Putting the focus on the good, true and beautiful can also uplift our spirits.. Allowing ourselves to let go of running over and over and over the painful things that hurt can provide us with relief, as long as we do not avoid facing them entirely. For often our healing may require we embrace harsh truths, such as we were not truly loved, protected, treated with empathy or cared for by parents or siblings who abused us. Some of us may even have been abused while being told it was an act of love.. I was listening to a very interesting program on Dissociative Identity Disorder on the weekend and in it a woman who had been abused sexually for over 20 years in her family shared how her perpetrator while swearing her to silence under treat of death also told her it was an act of love.. This really fucks with a person’s head and makes the trauma more likely to be buried…in the woman’s case the unbearable feelings of anguish made her consciousness split into many different personalities or parts which she had to work over time to integrated back into a cohesive whole.

Perhaps for many of us who work to find the beauty of who we are which lays hidden or obscured beneath the many lies we may have been told about who we were and what we were REALLY EXPERIENCING that were not true, that is the most important experience of beauty we can hope to have : That we can find another part of ourselves willing to help us bear with it and even go get the help we need to uncover, heal and unify our torn or buried fragments of Self. The beauty in this case surely lies in the drive of our spirit to remain true to the inner sense of goodness and truth inside THAT IS CAPABLE OF EMBRACING RATHER THAN REJECTING OUR HURT, ANGER, FEAR, RAGE, GRIEF OR PAIN, and foster a growing sense of wholeness.

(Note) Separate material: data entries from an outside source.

## run 1
## Controller_FIR
module Controller_FIR (
	input	[7:0] 	VPPG,             
	input 		  	Find_Setting,     
	input 		  	CLK,              
	input 		  	rst_n,            
	output 	[6:0] 	DC_Comp,          
	output 	[3:0] 	pga_Gain,         
	output 		  	LED_IR,           
	output 		  	LED_RED,          
	output  [19:0] 	Out_RED_Filtered, 
	output  [19:0] 	Out_IR_Filtered,  
	output  [3:0] 	LED_Drive         
);
make LEC_CHECK=0 ABC_AREA=1 CAP_MARGIN=30 CELL_PAD_IN_SITES_DETAIL_PLACEMENT=0 CELL_PAD_IN_SITES_GLOBAL_PLACEMENT=3 CORE_MARGIN=9 CORE_UTILIZATION=29 CTS_CLUSTER_DIAMETER=36 GPL_ROUTABILITY_DRIVEN=0 MIN_ROUTING_LAYER=met2 PLACE_DENSITY_LB_ADDON=0.24 SETUP_SLACK_MARGIN=2.71 SLEW_MARGIN=35 TNS_END_PERCENT=50 finish   # period 10.6 ns
run.sh (not shown) runs the stock make flow with config.mk's settings and CLKGATE_MAP_FILE=.
Run 1 reached the end of the flow, and the finished layout is clean on the timing, DRC and antenna checks.
Edits applied to the flow inputs when going from run 1 to run 2:
- removing CELL_PAD_IN_SITES_GLOBAL_PLACEMENT (formerly 3)
- changing CORE_UTILIZATION from 29 to 68
- removing GPL_ROUTABILITY_DRIVEN (formerly 0)
- removing MIN_ROUTING_LAYER (formerly met2)
- removing PLACE_DENSITY_LB_ADDON (formerly 0.24)
- changing SLEW_MARGIN from 35 to 20
- removing TNS_END_PERCENT (formerly 50)
- removing SETUP_SLACK_MARGIN (formerly 2.71)
- changing CAP_MARGIN from 30 to 20
- removing CELL_PAD_IN_SITES_DETAIL_PLACEMENT (formerly 0)
- removing CTS_CLUSTER_DIAMETER (formerly 36)
- changing CORE_MARGIN from 9 to 2
- changing the clock period (ns, I/O delays scaled along) from 10.6 to 5.16
Results
- Run 2: complete, dirty (negative setup slack)
- Between run 2 and run 1, the clock input transition at the sequential cells of the worst setup and hold paths figures differ only marginally.
- When run 2 is measured against run 1, its final critical delay including setup and external delays turns out 0.67 ns lower.
- The wire length in run 2 is 0.820 times that in run 1.
- In run 2 relative to run 1, combinational gate area had gone up by a few percent.
- Lower share of the cycle needed by the critical path after routing among run 1 and run 2: run 1
- Run 2 vs run 1, maximum number of pins on one net before global-route repair went up by about 14%.
[inputs] run 3 vs run 2
- a deleted ABC_AREA that had been 1
- a change of CORE_UTILIZATION from 68 to 71
- a change of the clock period (ns, I/O delays scaled along) from 5.16 to 7.24
==> comparison <==
Run 3 vs. run 2: combinational gate area dropped about 2.8%, routed wire length dropped about 9%, first-pass GRT wire length dropped 7.9%, worst setup slack climbed 1.06 ns.
ir.output_data[18] as the capture point of the critical path was reported by run 3, and red.output_data[18] by run 2.
The final layout from run 3, which completed every stage, passed the timing, DRC and antenna checks at the end of the flow.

Finding self love may be the most beautiful and important task of all when recovering from neglect, abandonment or trauma. The path there may be lost when the killing voices of the inner critic or persecutor work to cut us off from the sense of goodness inside of us but we can also even work with these voices (both inside ourselves and as projected by others) to understand why they exist in the first place. And once we know we are worthy of beauty we will seek it out, we will even find it in what a mundane society may judge to be ‘ugly’, ‘worthless’ or of little value… in the parts rejected that really have so much to offer and teach us about life.